TASK DESCRIPTION
Which lines run from the one containing "30.7 | 5480 |" to the end of the entries? Copy them exactly, both ends included, and give nothing else.
▼▼▼
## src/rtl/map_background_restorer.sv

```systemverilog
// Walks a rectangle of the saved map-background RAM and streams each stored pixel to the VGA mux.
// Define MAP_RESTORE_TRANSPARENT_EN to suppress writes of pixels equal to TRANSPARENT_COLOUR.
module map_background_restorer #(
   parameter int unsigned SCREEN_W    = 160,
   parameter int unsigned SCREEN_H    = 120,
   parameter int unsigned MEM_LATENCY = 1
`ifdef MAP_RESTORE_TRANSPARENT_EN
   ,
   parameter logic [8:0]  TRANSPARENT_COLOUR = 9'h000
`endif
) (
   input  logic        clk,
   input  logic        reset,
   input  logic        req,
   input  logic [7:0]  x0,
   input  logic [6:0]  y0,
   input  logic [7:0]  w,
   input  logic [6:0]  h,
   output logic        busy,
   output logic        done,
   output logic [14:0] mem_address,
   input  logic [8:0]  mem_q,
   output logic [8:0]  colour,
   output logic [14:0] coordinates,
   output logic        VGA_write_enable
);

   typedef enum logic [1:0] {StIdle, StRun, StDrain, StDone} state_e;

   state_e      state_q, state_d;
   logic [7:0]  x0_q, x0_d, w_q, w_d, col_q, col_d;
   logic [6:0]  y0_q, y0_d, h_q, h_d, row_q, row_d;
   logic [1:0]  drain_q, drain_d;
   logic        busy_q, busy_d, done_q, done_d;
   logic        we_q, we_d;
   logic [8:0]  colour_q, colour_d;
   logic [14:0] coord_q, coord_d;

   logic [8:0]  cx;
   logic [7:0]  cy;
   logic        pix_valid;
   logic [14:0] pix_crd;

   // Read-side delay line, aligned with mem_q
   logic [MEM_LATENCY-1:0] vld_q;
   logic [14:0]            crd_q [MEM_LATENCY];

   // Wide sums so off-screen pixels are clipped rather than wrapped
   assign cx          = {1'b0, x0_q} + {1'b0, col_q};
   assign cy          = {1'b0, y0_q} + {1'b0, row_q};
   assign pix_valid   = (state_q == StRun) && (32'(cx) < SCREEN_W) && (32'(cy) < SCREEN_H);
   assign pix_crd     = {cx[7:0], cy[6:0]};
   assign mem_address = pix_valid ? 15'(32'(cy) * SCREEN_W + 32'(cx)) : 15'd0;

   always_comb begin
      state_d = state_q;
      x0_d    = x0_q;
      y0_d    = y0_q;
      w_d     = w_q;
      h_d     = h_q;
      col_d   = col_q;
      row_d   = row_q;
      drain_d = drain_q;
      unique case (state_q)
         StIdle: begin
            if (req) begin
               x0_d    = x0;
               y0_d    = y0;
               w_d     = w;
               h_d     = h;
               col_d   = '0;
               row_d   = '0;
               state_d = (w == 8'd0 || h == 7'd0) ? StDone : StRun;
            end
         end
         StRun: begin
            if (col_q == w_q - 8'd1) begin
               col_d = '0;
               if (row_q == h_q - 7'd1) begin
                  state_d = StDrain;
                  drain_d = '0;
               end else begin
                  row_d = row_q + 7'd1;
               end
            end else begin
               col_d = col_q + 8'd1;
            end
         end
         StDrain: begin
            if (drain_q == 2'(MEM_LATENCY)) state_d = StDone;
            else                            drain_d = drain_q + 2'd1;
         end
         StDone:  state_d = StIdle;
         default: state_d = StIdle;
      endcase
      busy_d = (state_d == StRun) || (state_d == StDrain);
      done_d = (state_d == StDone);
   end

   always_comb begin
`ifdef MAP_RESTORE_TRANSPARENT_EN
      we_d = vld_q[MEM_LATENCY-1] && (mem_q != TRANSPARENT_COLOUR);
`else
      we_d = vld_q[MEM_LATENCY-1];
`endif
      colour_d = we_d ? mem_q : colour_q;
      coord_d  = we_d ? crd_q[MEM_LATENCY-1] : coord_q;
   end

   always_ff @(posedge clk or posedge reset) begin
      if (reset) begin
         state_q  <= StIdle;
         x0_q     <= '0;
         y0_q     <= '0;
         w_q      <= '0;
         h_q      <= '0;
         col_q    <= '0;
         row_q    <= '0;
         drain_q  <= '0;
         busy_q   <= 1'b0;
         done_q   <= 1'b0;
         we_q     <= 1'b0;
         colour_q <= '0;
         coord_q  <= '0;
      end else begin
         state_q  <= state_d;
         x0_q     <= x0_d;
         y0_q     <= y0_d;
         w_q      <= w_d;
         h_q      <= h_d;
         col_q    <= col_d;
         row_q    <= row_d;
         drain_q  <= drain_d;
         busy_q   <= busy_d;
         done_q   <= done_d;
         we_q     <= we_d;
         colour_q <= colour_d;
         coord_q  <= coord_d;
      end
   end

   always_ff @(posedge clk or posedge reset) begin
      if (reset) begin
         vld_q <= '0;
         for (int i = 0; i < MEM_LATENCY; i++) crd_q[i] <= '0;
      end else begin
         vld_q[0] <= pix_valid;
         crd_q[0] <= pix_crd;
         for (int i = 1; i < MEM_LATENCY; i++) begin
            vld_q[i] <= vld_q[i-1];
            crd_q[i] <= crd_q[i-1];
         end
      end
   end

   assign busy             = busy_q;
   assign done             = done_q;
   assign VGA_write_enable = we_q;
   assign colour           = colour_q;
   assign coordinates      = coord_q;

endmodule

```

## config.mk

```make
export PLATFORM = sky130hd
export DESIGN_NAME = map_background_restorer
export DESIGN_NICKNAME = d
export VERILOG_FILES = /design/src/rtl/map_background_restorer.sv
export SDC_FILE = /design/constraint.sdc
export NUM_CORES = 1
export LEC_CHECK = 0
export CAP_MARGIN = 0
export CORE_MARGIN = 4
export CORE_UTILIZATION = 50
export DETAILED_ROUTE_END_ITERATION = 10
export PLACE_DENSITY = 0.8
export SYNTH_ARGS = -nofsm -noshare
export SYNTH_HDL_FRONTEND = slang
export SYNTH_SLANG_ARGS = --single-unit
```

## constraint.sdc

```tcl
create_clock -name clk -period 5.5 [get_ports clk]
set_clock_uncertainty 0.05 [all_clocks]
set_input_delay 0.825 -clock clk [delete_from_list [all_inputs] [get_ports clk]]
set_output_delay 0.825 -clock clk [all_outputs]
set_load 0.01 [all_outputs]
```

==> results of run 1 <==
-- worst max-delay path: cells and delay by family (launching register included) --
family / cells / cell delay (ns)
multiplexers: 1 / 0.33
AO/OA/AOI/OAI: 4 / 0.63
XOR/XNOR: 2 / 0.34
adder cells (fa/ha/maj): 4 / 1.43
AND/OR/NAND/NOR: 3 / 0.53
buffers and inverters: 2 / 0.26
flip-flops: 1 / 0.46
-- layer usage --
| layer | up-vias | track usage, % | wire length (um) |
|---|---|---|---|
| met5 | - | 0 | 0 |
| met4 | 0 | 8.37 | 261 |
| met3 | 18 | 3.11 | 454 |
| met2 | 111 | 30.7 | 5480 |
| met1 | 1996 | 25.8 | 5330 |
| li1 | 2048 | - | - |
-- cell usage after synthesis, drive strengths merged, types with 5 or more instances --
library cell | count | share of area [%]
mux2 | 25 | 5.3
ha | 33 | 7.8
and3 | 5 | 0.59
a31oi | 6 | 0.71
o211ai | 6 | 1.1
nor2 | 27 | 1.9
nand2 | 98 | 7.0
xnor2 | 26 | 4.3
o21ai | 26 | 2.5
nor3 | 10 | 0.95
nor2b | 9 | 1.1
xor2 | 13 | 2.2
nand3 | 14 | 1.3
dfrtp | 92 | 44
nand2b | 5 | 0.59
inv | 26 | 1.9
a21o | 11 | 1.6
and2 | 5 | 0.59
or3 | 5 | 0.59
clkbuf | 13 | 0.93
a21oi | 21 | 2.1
▲▲▲
WRITTEN ANSWER
| met2 | 111 | 30.7 | 5480 |
| met1 | 1996 | 25.8 | 5330 |
| li1 | 2048 | - | - |
-- cell usage after synthesis, drive strengths merged, types with 5 or more instances --
library cell | count | share of area [%]
mux2 | 25 | 5.3
ha | 33 | 7.8
and3 | 5 | 0.59
a31oi | 6 | 0.71
o211ai | 6 | 1.1
nor2 | 27 | 1.9
nand2 | 98 | 7.0
xnor2 | 26 | 4.3
o21ai | 26 | 2.5
nor3 | 10 | 0.95
nor2b | 9 | 1.1
xor2 | 13 | 2.2
nand3 | 14 | 1.3
dfrtp | 92 | 44
nand2b | 5 | 0.59
inv | 26 | 1.9
a21o | 11 | 1.6
and2 | 5 | 0.59
or3 | 5 | 0.59
clkbuf | 13 | 0.93
a21oi | 21 | 2.1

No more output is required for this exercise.